The dataset is split in a ratio of 80:20 to form the training and testing dataset respectively. The regression model is fitted on the training data and the prediction is made on the test data.
The project plots the results of the prediction to visualize how the model performed.
Email Spam Filter
Developed a classifier to filter spam emails from legitimate emails by implementing Naïve Bayes Classifier.
Aim: To determine whether a given email is a legitimate email (ham) or a spam email.
A classifier model is developed using the Naive Bayes classifier which determines whether a given email is a legitimate email or not.
The main motivation behind the project was to understand how exactly different email providers filter out spam emails and make an attempt to develop a model to perform the classification more efficiently.
Since the emails that we receive are unstructured, the first important step is to perform some data preprocessing. Cleaning the data is important as it will remove useless information from the text which doesn't help the classifier model in deciding whether an email is a spam or not. Since emails also consist of images, this project ignores them for now but can be considered as future work.
The different preprocessing tasks can be listed as follows:
- Convert the text to lowercase
- Remove punctuations and any other special characters
- Remove unwanted HTML tags and URL references - done using BeautifulSoup
- Remove stop words from the text
- Stemming, Lemmatization, and Tokenization of words in the email body.
If we happen to observe the spam emails that we get every day, there are specific patterns that are to be seen in the body of the spam mails. Spam emails tend to have a lot of spam words, referral URLs, fake website links, etc. The vocabulary of words used in the email is one of the key things that help to make a decision whether an email is a spam or not.

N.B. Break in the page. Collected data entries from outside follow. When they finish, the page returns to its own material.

[src/rtl/clk_seq_pkg.sv]
// Shared types and helpers for the clock-divider sequencer.
package clk_seq_pkg;

    localparam int ENTRY_DUR_W = 16;

    typedef enum logic [1:0] {
        IDLE,
        LOAD,
        PLAY,
        ADVANCE
    } state_t;

    typedef struct packed {
        logic [31:0]            half_count;
        logic [ENTRY_DUR_W-1:0] duration;
    } entry_t;

    function automatic int tick_div(input int clk_hz, input int tick_hz);
        return clk_hz / tick_hz;
    endfunction

endpackage

[src/rtl/clk_div_sequencer_tick.sv]
// Down-counting prescaler: one-cycle tick every TICK_DIV enabled cycles.
module tick_prescaler #(
    parameter int TICK_DIV = 10
) (
    input  logic clk_i,
    input  logic rst_ni,
    input  logic clear_i,
    input  logic enable_i,
    output logic tick_o
);
    localparam int CW = $clog2(TICK_DIV);
    localparam logic [CW-1:0] RELOAD = CW'(TICK_DIV - 1);

    logic [CW-1:0] cnt_q, cnt_d;

    always_comb begin
        cnt_d = cnt_q;
        if (clear_i) begin
            cnt_d = RELOAD;
        end else if (enable_i) begin
            cnt_d = (cnt_q == '0) ? RELOAD : cnt_q - CW'(1);
        end
    end

    always_ff @(posedge clk_i or negedge rst_ni) begin
        if (!rst_ni) begin
            cnt_q <= RELOAD;
        end else begin
            cnt_q <= cnt_d;
        end
    end

    assign tick_o = enable_i && (cnt_q == '0);

endmodule

[src/rtl/clk_div_sequencer.sv]
// Plays a programmed list of (half_count, duration) entries into the shared clock divider.
// state   | meaning
// IDLE    | waiting for start
// LOAD    | read entry idx, program divider if duration is nonzero
// PLAY    | hold entry for duration ticks
// ADVANCE | pick next entry, wrap when looping, or finish
module clk_div_sequencer
    import clk_seq_pkg::*;
#(
    parameter int DEPTH   = 16,
    parameter int CLK_HZ  = 50_000_000,
    parameter int TICK_HZ = 1000,
    parameter int DUR_W   = ENTRY_DUR_W
) (
    input  logic                       inClk,
    input  logic                       reset_n,
    input  logic                       wr_en,
    input  logic [$clog2(DEPTH)-1:0]   wr_addr,
    input  logic [31:0]                wr_half_count,
    input  logic [DUR_W-1:0]           wr_duration,
    input  logic [$clog2(DEPTH+1)-1:0] seq_len,
    input  logic                       loop,
    input  logic                       start,
    input  logic                       stop,
    output logic                       busy,
    output logic                       done,
    output logic [$clog2(DEPTH)-1:0]   cur_index,
    output logic [31:0]                clock_count,
    output logic                       div_reset,
    output logic                       gate
);
    localparam int TICK_DIV = tick_div(CLK_HZ, TICK_HZ);
    localparam int IW = $clog2(DEPTH);
    localparam int LW = $clog2(DEPTH + 1);

    logic rst_meta_q, rst_sync_q;

    always_ff @(posedge inClk or negedge reset_n) begin
        if (!reset_n) begin
            rst_meta_q <= 1'b0;
            rst_sync_q <= 1'b0;
        end else begin
            rst_meta_q <= 1'b1;
            rst_sync_q <= rst_meta_q;
        end
    end

    // Entry memory is deliberately left out of reset so programs survive a reset.
    entry_t mem_q [DEPTH];
    entry_t rd_entry;

    always_ff @(posedge inClk) begin
        if (wr_en && (int'(wr_addr) < DEPTH)) begin
            mem_q[wr_addr] <= '{half_count: wr_half_count, duration: wr_duration};
        end
    end

    state_t          state_q, state_d;
    logic [IW-1:0]   idx_q, idx_d;
    logic [LW-1:0]   len_q, len_d;
    logic [DUR_W-1:0] dur_q, dur_d;
    logic [31:0]     cc_q, cc_d;
    logic [IW-1:0]   cur_q, cur_d;
    logic            busy_q, busy_d;
    logic            done_q, done_d;
    logic            divrst_q, divrst_d;
    logic            gate_q, gate_d;
    logic            presc_clear, tick;

    assign rd_entry = mem_q[idx_q];

    tick_prescaler #(.TICK_DIV(TICK_DIV)) u_tick (
        .clk_i   (inClk),
        .rst_ni  (rst_sync_q),
        .clear_i (presc_clear),
        .enable_i(state_q == PLAY),
        .tick_o  (tick)
    );

    always_comb begin
        state_d     = state_q;
        idx_d       = idx_q;
        len_d       = len_q;
        dur_d       = dur_q;
        cc_d        = cc_q;
        cur_d       = cur_q;
        gate_d      = gate_q;
        done_d      = 1'b0;
        divrst_d    = 1'b0;
        presc_clear = 1'b0;

        if (state_q != IDLE && stop) begin
            state_d  = IDLE;
            gate_d   = 1'b0;
            divrst_d = 1'b1;
        end else begin
            case (state_q)
                IDLE: begin
                    if (start) begin
                        if (seq_len == '0) begin
                            done_d = 1'b1;
                        end else begin
                            len_d   = (int'(seq_len) > DEPTH) ? LW'(DEPTH) : seq_len;
                            idx_d   = '0;
                            cur_d   = '0;
                            state_d = LOAD;
                        end
                    end
                end
                LOAD: begin
                    if (rd_entry.duration == '0) begin
                        state_d = ADVANCE;
                    end else begin
                        cc_d        = rd_entry.half_count;
                        divrst_d    = 1'b1;
                        gate_d      = (rd_entry.half_count != '0);
                        dur_d       = rd_entry.duration;
                        presc_clear = 1'b1;
                        state_d     = PLAY;
                    end
                end
                PLAY: begin
                    if (tick) begin
                        if (dur_q == DUR_W'(1)) begin
                            state_d = ADVANCE;
                        end else begin
                            dur_d = dur_q - DUR_W'(1);
                        end
                    end
                end
                ADVANCE: begin
                    if ((LW'(idx_q) + LW'(1)) < len_q) begin
                        idx_d   = idx_q + IW'(1);
                        cur_d   = idx_q + IW'(1);
                        state_d = LOAD;
                    end else if (loop) begin
                        idx_d   = '0;
                        cur_d   = '0;
                        state_d = LOAD;
                    end else begin
                        gate_d  = 1'b0;
                        done_d  = 1'b1;
                        state_d = IDLE;
                    end
                end
                default: state_d = IDLE;
            endcase
        end
        busy_d = (state_d != IDLE);
    end

    always_ff @(posedge inClk or negedge rst_sync_q) begin
        if (!rst_sync_q) begin
            state_q  <= IDLE;
            idx_q    <= '0;
            len_q    <= '0;
            dur_q    <= '0;
            cc_q     <= '0;
            cur_q    <= '0;
            busy_q   <= 1'b0;
            done_q   <= 1'b0;
            divrst_q <= 1'b0;
            gate_q   <= 1'b0;
        end else begin
            state_q  <= state_d;
            idx_q    <= idx_d;
            len_q    <= len_d;
            dur_q    <= dur_d;
            cc_q     <= cc_d;
            cur_q    <= cur_d;
            busy_q   <= busy_d;
            done_q   <= done_d;
            divrst_q <= divrst_d;
            gate_q   <= gate_d;
        end
    end

    assign busy        = busy_q;
    assign done        = done_q;
    assign cur_index   = cur_q;
    assign clock_count = cc_q;
    assign div_reset   = divrst_q;
    assign gate        = gate_q;

endmodule

[config.mk]
export PLATFORM = sky130hd
export DESIGN_NAME = clk_div_sequencer
export DESIGN_NICKNAME = d
export VERILOG_FILES = /design/src/rtl/clk_seq_pkg.sv /design/src/rtl/clk_div_sequencer_tick.sv /design/src/rtl/clk_div_sequencer.sv
export SDC_FILE = /design/constraint.sdc
export NUM_CORES = 1
export LEC_CHECK = 0
export BUFFER_PORTS_ARGS = -buffer_cell sky130_fd_sc_hd__buf_2
export CORE_UTILIZATION = 40
export DETAILED_ROUTE_END_ITERATION = 16
export SLEW_MARGIN = 5
export SYNTH_ARGS = -nofsm -noshare
export SYNTH_HDL_FRONTEND = slang
export SYNTH_SLANG_ARGS = --single-unit
export TNS_END_PERCENT = 50
[constraint.sdc]
create_clock -name inClk -period 3.97 [get_ports inClk]
set_input_delay 0.794 -clock inClk [delete_from_list [all_inputs] [get_ports inClk]]
set_output_delay 0.794 -clock inClk [all_outputs]
set_load 0.01 [all_outputs]
# Word level (Yosys, flattened, before mapping)
# Memory sizes are Yosys's and may differ from the RTL's.
# Cells that the tools add are included.
dict set report word_totals {
  regBits 81
  output_inout_bits 40
  memories 1
  mem_bits_ro 0
  ram_bits 768
  latchBits 0
}
dict set report op_classes {
  eq_ne 13
  bitwise_logic 3
  n_reduce_logical 18
  mul 0
  mux 39
  n_addsub 4
  n_shift 0
  n_lt_le_gt_ge 2
  div_mod_pow 0
}
# memory words word_bits rd rd_ports_with_merged_regs wr line
set mem_list {}
lappend mem_list {mem_q 16 48 1 0 1 clk_div_sequencer.sv:49} ;# entry_t mem_q [DEPTH];
# cell n
set op_table {}
lappend op_table {{$mux 16} 6}
lappend op_table {{$logic_not 16->1} 2}
lappend op_table {{$pmux 16 s2} 1}
lappend op_table {{$reduce_bool 32->1} 1}
lappend op_table {{$sub 16x1->16 const B} 2}
lappend op_table {{$mux 1} 18}
lappend op_table {{$eq 16x1->1 const B} 1}
lappend op_table {{$mux 4} 4}
lappend op_table {{$ne 3x3->1 const B} 4}
lappend op_table {{$mux 2} 5}
lappend op_table {{$ne 2x2->1 const B} 5}
lappend op_table {{$reduce_and 5->1} 2}
lappend op_table {{$reduce_bool 2->1} 5}
lappend op_table {{$pmux 2 s4} 1}
lappend op_table {{$pmux 4 s2} 1}
lappend op_table {{$reduce_and 4->1} 2}
lappend op_table {{$add 4x1->5 const B} 1}
lappend op_table {{$gt 5x5->1 const B} 1}
lappend op_table {{$logic_not 5->1} 1}
lappend op_table {{$lt 5x5->1} 1}
lappend op_table {{$mux 5} 1}
lappend op_table {{$add 4x1->4 const B} 1}
lappend op_table {{$eq 2x2->1 const B} 2}
lappend op_table {{$pmux 1 s2} 2}
lappend op_table {{6 further kinds} 9}

# Logic depth before layout (Yosys ltp)
# Gate-level depths: netlist of the first run.
dict set report logic_depth {
  ltp_word 6
  ltp_mapped 15
  depth_no_buf 10
}

# Cells and area by module
# A second synthesis of the first run with hierarchy kept.
dict set report hier_totals {
  cells_unflattened 1604
  area_unflattened_um2 32896.6
}
# mod area_per_inst_um2 instances seq_area_each_um2 cells_per_inst
set by_module_without_submodules {}
lappend by_module_without_submodules {clk_div_sequencer 31974.4 1 24688.7 1508}
lappend by_module_without_submodules {tick_prescaler 922.1 1 411.6 96}

# Worst setup path before layout of the first run
# No wires, ideal clock.
dict set report synth_timing {
  path_type {input to register}
  startpoint {input wr_addr[2]}
  endpoint {memory mem_q[0][0] (netlist bit), enable pin}
  stages 2
  path_slack_ns -1.128
  t_arrival_ns 4.585
  setup_time_ns 0.513
  n_path_buf 0
  path_cell_list {or3b_2 -> nor3_1}
}
# item line
set synth_lines {}
lappend synth_lines {{start: declaration} clk_div_sequencer.sv:18} ;# input logic [$clog2(DEPTH)-1:0] wr_addr,
lappend synth_lines {{end: declaration} clk_div_sequencer.sv:49}
# Straight into the memory's write port.

==> results of run 1 <==
==> synth_stat cells (all sizes together) (6+ instances only) <==
| cell | n |
|---|---|
| nand4 | 9 |
| o21ai | 28 |
| nand2 | 69 |
| ha | 13 |
| mux2 | 39 |
| a21oi | 30 |
| nor3 | 29 |
| nor2b | 9 |
| dfrtp | 72 |
| a22oi | 72 |
| nor2 | 55 |
| mux4 | 188 |
| clkbuf | 32 |
| o22ai | 11 |
| dfstp | 9 |
| inv | 19 |
| or2 | 6 |
| nand2b | 21 |
| nor4 | 22 |
| edfxtp | 768 |
| buf | 52 |
| and3 | 7 |
| or3 | 7 |
| mux2i | 28 |
| nand3 | 15 |
==> flip-flops by register name (all words and copies together), names as in the netlist <==
register	flops
dur_q	16
rst_meta_q	1
gate	1
clock_count	32
div_reset	1
state_q	2
len_q	5
mem_q	768
done	1
busy	1
cur_index	4
u_tick.cnt_q	16
rst_sync_q	1
==> critical path: cells and delay by family (launching register included) <==
kind | cells | cell delay (ps)
AND/OR/NAND/NOR | 2 | 540
flip-flops | 1 | 680
AO/OA/AOI/OAI | 4 | 970
buffers and inverters | 2 | 590
multiplexers | 2 | 850
==> cells by family after synthesis <==
group,Yosys count,share of synthesized area
other,1,0.000112
flip-flops,849,0.752
buffers and inverters,103,0.0164
XOR/XNOR,2,0.000525
AO/OA/AOI/OAI,174,0.0366
multiplexers,255,0.148
adder cells (fa/ha/maj),13,0.00487
AND/OR/NAND/NOR,272,0.0413
==> where the power goes <==
part	internal (mW)	switching, mW
logic	1.63	1.79
clock network	4.98	3.49
registers	10.3	0.414
==> through the flow <==
step | util | worst slack [ps] | power (mW)
after floorplan | - | -827 | 13.1
after CTS | 0.471 | 15.7 | 22.7
after detailed placement | 0.433 | -126 | 14.2
after global placement | 0.433 | -144 | 14.2
after global routing | 0.471 | 9.93 | 23.4
final | 0.472 | 268 | 22.6
==> what timing repair did <==
action / 4_1_cts / 5_1_grt
setup endpoints to repair: 1 / 1
cloned: 1 / 0
gates resized for setup: 2 / 4
endpoints found under the hold margin: 2 / 0
hold buffers: 1 / 0
buffers inserted: 1 / 2
==> layout make-up <==
class                   count  area share
flip-flops and latches    849       0.647
repair buffers            164      0.0352
multi-input cells         717       0.203
inverters                  19     0.00184
diodes                      2    0.000129
clock inverters            54      0.0155
clock buffers             112      0.0628
well taps                1070      0.0345
==> worst paths after layout <==
kind	end
worst min register to register	rst_sync_q
worst max-delay path	dur_q[2]
worst max register to register	dur_q[2]
min in group asynchronous	clock_count[12]
max in group asynchronous	clock_count[30]
worst min-delay path	rst_sync_q
==> per-layer routing <==
| metal | part of all wire | GRT usage | vias up |
|---|---|---|---|
| li1 | - | - | 7270 |
| met4 | 0.019 | 0.0461 | 12 |
| met3 | 0.063 | 0.0372 | 126 |
| met2 | 0.48 | 0.308 | 542 |
| met5 | 0.0010 | 0 | - |
| met1 | 0.44 | 0.278 | 9057 |
==> results.tsv, run 1 <==
metric	value	unit
whs	347	ps
yosysUniqueCellTypes	68	
cts_buffer_depth	3	
place_inst	2814	
fin_tns_setup	0	ps
multiInputGateArea	7900	sq um
worstSetupEndpointType	flip-flop	
netlist_area	33400	sq um
avgSynthCellArea	20.0	sq um
clk_pin_slew	60	ps
grt_usage	0.194	
startpoint	cur_index[1]	
hold_viol	0	
io_buffers	102	
dp_hpwl	45000	um
crit_top_cell	buf_4	
period_needed	3700	ps
first_pass_iters	7	
power_leakage	12.4	nW
worst_slew_pin_slew	1160	ps
fin_skew	55.0	ps
initial_core_util	0.405	
gp_congestion	0.799	
layout_commonest_cell	edfxtp_1	
path_class	reg2reg	
ios	103	
drtIter0Drc	1480	
worstPathMaxFanout	27	
num_vias	17000	
core_area	82400	sq um
nFillCells	6735	
yosysTopAreaCell	edfxtp_1	
finalMaxSlewViolations	0	
holdCritStartpoint	rst_meta_q	
htree_levels	3	
grt_setup_unrepaired	no	
critical_path.max_stage_delay	680	ps
syn_nets	1745	
synth_top_area_frac	0.691	
synth_flop_cell	edfxtp_1	
antenna_found_initial	12	
grt_pass1_vias	17500	
synth_edf_count	768	
drc	0	
outcome	finished, final reports clean	
yosysWarnings	0	
rows	105	
max_freq	270	MHz
synth_cells	1669	
die_area	84600	sq um
hold_path_depth	0	
design_area	38800	sq um
drive_above_1_share	0.299	
critical_path.slowest_cell	dfrtp_4	
yosysSeqAreaShare	0.752	
powerDensity	581	nW/um^2
die_x	291	um
gr-total-overflow	0	
cp.required	4560	ps
wl_per_cell	27.2	um
synthTopCellsByArea	edfxtp_1 69%, mux4_2 13%, dfrtp_1 5.4%	
cp.arrival	4290	ps
clock-root-buffer	clkbuf_16	
grt_pass1_wl	120000	um
syn2layout_area_growth	16.3	%
path_cells	buf_4 > mux4_2 > mux2i_1 > nand4_1 > nor3_1 > o211a_4 > a21oi_2 > buf_4 > a21oi_1 > o221a_2	
synth-seq-cells	849	
vdd_ir_drop_max	0.471	mV
slew_headroom	0.229	
max_cap_viol_count	0	
seq_area	25100	sq um
wl	81100	um
chipHeight	291	um
worst-r2r-setup-slack	270	ps
setup_viol	0	
period_share	0.932	
detail-route-antenna-nets	0	
timing.rr.start	cur_index[1]	
hold_path_class	reg2reg	
clkLatencyLatePin	660	ps
routed_via_density	5.69	
synthArstFlopShare	0.0954	
grt_max_degree	56	
dpl_cell_area	35700	sq um
cts.sinks	849	
cts_made_buffers	89	
cp-start-kind	flip-flop	
reg2reg_depth	10	
stdcell_count	2987	
tritoncts	yes	
nNetsFinal	1916	
final_cell_mix	768 x edfxtp_1, 188 x mux4_2, 102 x buf_2	
No activity file was read; power rests on OpenSTA's default activity.
==> inputs of run 2 (changes only) <==
--- a/config.mk
+++ b/config.mk
@@ -6,8 +6,9 @@
 export NUM_CORES = 1
 export LEC_CHECK = 0
 export BUFFER_PORTS_ARGS = -buffer_cell sky130_fd_sc_hd__buf_2
-export CORE_UTILIZATION = 40
+export CORE_UTILIZATION = 55
 export DETAILED_ROUTE_END_ITERATION = 16
+export PLACE_DENSITY = 0.72
 export SLEW_MARGIN = 5
 export SYNTH_ARGS = -nofsm -noshare
 export SYNTH_HDL_FRONTEND = slang
==> run 2 against run 1 <==
Compared with the run above: sequential power about the same; clock skew decreased by 29 ps; non-clock buffer count decreased by 6; cell area decreased by 1.4%; maximum frequency decreased by 0.13%; first-iteration DRC count increased by 33%; worst hold slack improved by 4.0 ps.
==> results.tsv, run 2 (synthesized netlist as in run 1, its figures left out) <==
metric	value	unit	change
powerDensity	583	nW/um^2	+0.42%
finalMaxSlewViolations	0		unchanged
grt_pass1_wl	112000	um	-6.8%
clock-root-buffer	clkbuf_16		
wl	75600	um	-6.8%
grt_pass1_vias	17400		-1.0%
initial_core_util	0.561		+0.156
dp_slack	73.1	ps	+199 ps
regMostFlops	mem_q		
timing.rr.end	gate		
hold_path_class	reg2reg		
syn2layout_area_growth	14.7	%	
routed_via_density	6.40		+12%
grt_max_degree	64		+14%
nNetsFinal	1906		-0.52%
final_cell_mix	768 x edfxtp_1, 188 x mux4_2, 102 x buf_2		
rows	89		-15%
max_freq	270	MHz	-0.13%
path_cells	buf_12 > buf_12 > buf_12 > mux4_2 > a22oi_1 > nand2_1 > nor4_2 > nand4_1 > nor2_1 > buf_4 > nor4_1 > a31o_2		
cts.sinks	849		unchanged
die_x	248	um	-15%
dp_hpwl	40700	um	-9.6%
timing.rr.start	cur_index[0]		
worst-r2r-setup-slack	260	ps	about the same
stdcell_count	2675		-10%
nFillCells	3916		-42%
worstPathMaxFanout	14		-48%
period_needed	3710	ps	+4.66 ps
grt_usage	0.252		+0.0577
hold_path_depth	0		unchanged
reg2reg_depth	12		+2
p_seq_frac	0.476		+0.003
max_cap_viol_count	0		unchanged
worst_slew_pin_slew	1230	ps	+71.6 ps
clk_pin_slew	60	ps	about the same
crit_top_cell	buf_12		
cts_buffer_depth	3		unchanged
seq_area	25100	sq um	unchanged
period_share	0.934		+0.00117
drtIter0Drc	1974		+33%
pwr-share-clk	0.374		-0.002
first_pass_iters	5		-2
largest_reg_flops	768		unchanged
critical_path.max_stage_delay	610	ps	-70 ps
multiInputGateArea	7900	sq um	about the same
pwr-share-comb	0.150		-0.002
holdCritStartpoint	rst_meta_q		
cp.arrival	4210	ps	-80 ps
critical_path.slowest_cell	dfrtp_4		
cp_top_family	simple AND/OR/NAND/NOR gates		
worstSetupEndpointType	flip-flop		
htree_levels	3		unchanged
clkLatencyLatePin	630	ps	-30 ps
drive_above_1_share	0.298		-0.000796
wl_per_cell	28.3	um	+4.1%
p_sw	5.44	mW	-4.6%
core_area	59500	sq um	-28%
outcome	finished, final reports clean		
power_leakage	12.3	nW	-0.54%
ios	103		unchanged
fin_skew	26.0	ps	-29.0 ps
path_class	reg2reg		
grt_setup_unrepaired	no		
drc	0		unchanged
cp-start-kind	flip-flop		
hold_viol	0		unchanged
tritoncts	yes		
cp.buffers_inverters	4		+2
layout_commonest_cell	edfxtp_1		
cts_made_buffers	85		-4.5%
die_area	61700	sq um	-27%
io_buffers	102		unchanged
chipHeight	248	um	-15%
holdPathEnd	rst_sync_q		
vdd_ir_drop_max	0.444	mV	-5.8%
place_inst	2514		-11%
p_sw_frac	0.243		-0.00925
setup_ws	263	ps	-4.66 ps
gp_congestion	0.820		+2.6%
p_int	16.9	mW	+0.26%
gr-total-overflow	0		unchanged
antenna_found_initial	7		-5
detail-route-antenna-nets	0		unchanged
slew_headroom	0.179		-0.0497
setup_viol	0		unchanged
num_vias	17100		+0.69%
cp.required	4470	ps	-90 ps
[run 2: what timing repair did]
action                                  4_1_cts  5_1_grt
endpoints found under the hold margin         2        0
hold buffers                                  1        0
resized for setup                             0        1
endpoints found under the setup margin        0        1
buffers inserted                              0        1
[run 2: routing by layer]
layer | GRT usage | wire, um | vias up
met5 | 0 | 52 | -
met1 | 0.359 | 30800 | 8973
met4 | 0.0750 | 1820 | 8
met3 | 0.0429 | 5550 | 144
met2 | 0.404 | 37500 | 778
li1 | - | - | 7221
[run 2: metrics by stage]
stage / utilization / TNS (ps) / power (mW) / hold slack [ps] / cell area [sq um]
after global routing: 0.644 / 0 / 23.1 / 354 / 38300
after floorplan: - / -75740 / 13.1 / 331 / 33400
after detailed placement: 0.594 / 0 / 14.2 / 344 / 35300
final: 0.644 / 0 / 22.3 / 351 / 38300
after global placement: 0.594 / 0 / 14.1 / 337 / 35300
after CTS: 0.644 / 0 / 22.5 / 353 / 38300
[run 2: cell type report]
| type | count | share of cell area |
|---|---|---|
| Multi-Input combinational cell | 717 | 0.206 |
| Tap cell | 773 | 0.0253 |
| Clock inverter | 45 | 0.0154 |
| Timing Repair Buffer | 158 | 0.0340 |
| Inverter | 19 | 0.00186 |
| Sequential cell | 849 | 0.656 |
| Clock buffer | 112 | 0.0617 |
| Antenna cell | 2 | 0.000131 |
[run 2: worst max-delay path by stage]
stage                        endpoint  slack (ps)          from  depth (start not counted)
after floorplan           mem_q[4][0]        -830    wr_addr[3]                          2
after detailed placement         gate          70  cur_index[0]                         12
after global routing             gate          70  cur_index[0]                         12
after CTS                        gate          70  cur_index[0]                         12
after global placement           gate         210  cur_index[0]                         12
final                            gate         260  cur_index[0]                         12
[run 2: power groups by stage]
stage,sequential [mW],combinational [mW],clock [mW]
final,10.6,3.36,8.36
after global routing,10.7,3.64,8.77
after CTS,10.6,3.40,8.45
after detailed placement,10.8,3.37,0
after global placement,10.8,3.30,0
after floorplan,10.7,2.39,0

A dictionary of legitimate words is used and every email after the preprocessing tasks are passed through the dictionary and a certain threshold is used to determine the ratio of spam words to non-spam words in an email and a decision is made to classify it as spam or legitimate.
Generate the features for each email using the Count Vectorizer. The dataset was split in a ratio of 80%:20% into training and testing datasets respectively. The Naive Bayes model was trained on the trained data.
The prediction about an email being spam or not was made on the test dataset and the Naive Bayes classifier achieved an accuracy of about 95%.
Task Manager
Constructed a REST API that keeps track of user tasks using Node.js and MongoDB.
Aim: To learn and understand how to use the concept of Representational state transfer(REST) and develop a task manager application.
A task manager is built that will help users to manage their tasks. The operations of Create, Read, Update, and Delete are done using REST API.
The tasks are specific to each individual user. The backend database used is MongoDB and the code is written in Node.js.
The task manager is also integrated with SendGrid, which helps to send out emails to welcome users whenever a new user is created.
Used Postman to request and perform the operations of adding, deleting, and editing the tasks for different users. The user authentication is done with the help of JSON Web Tokens.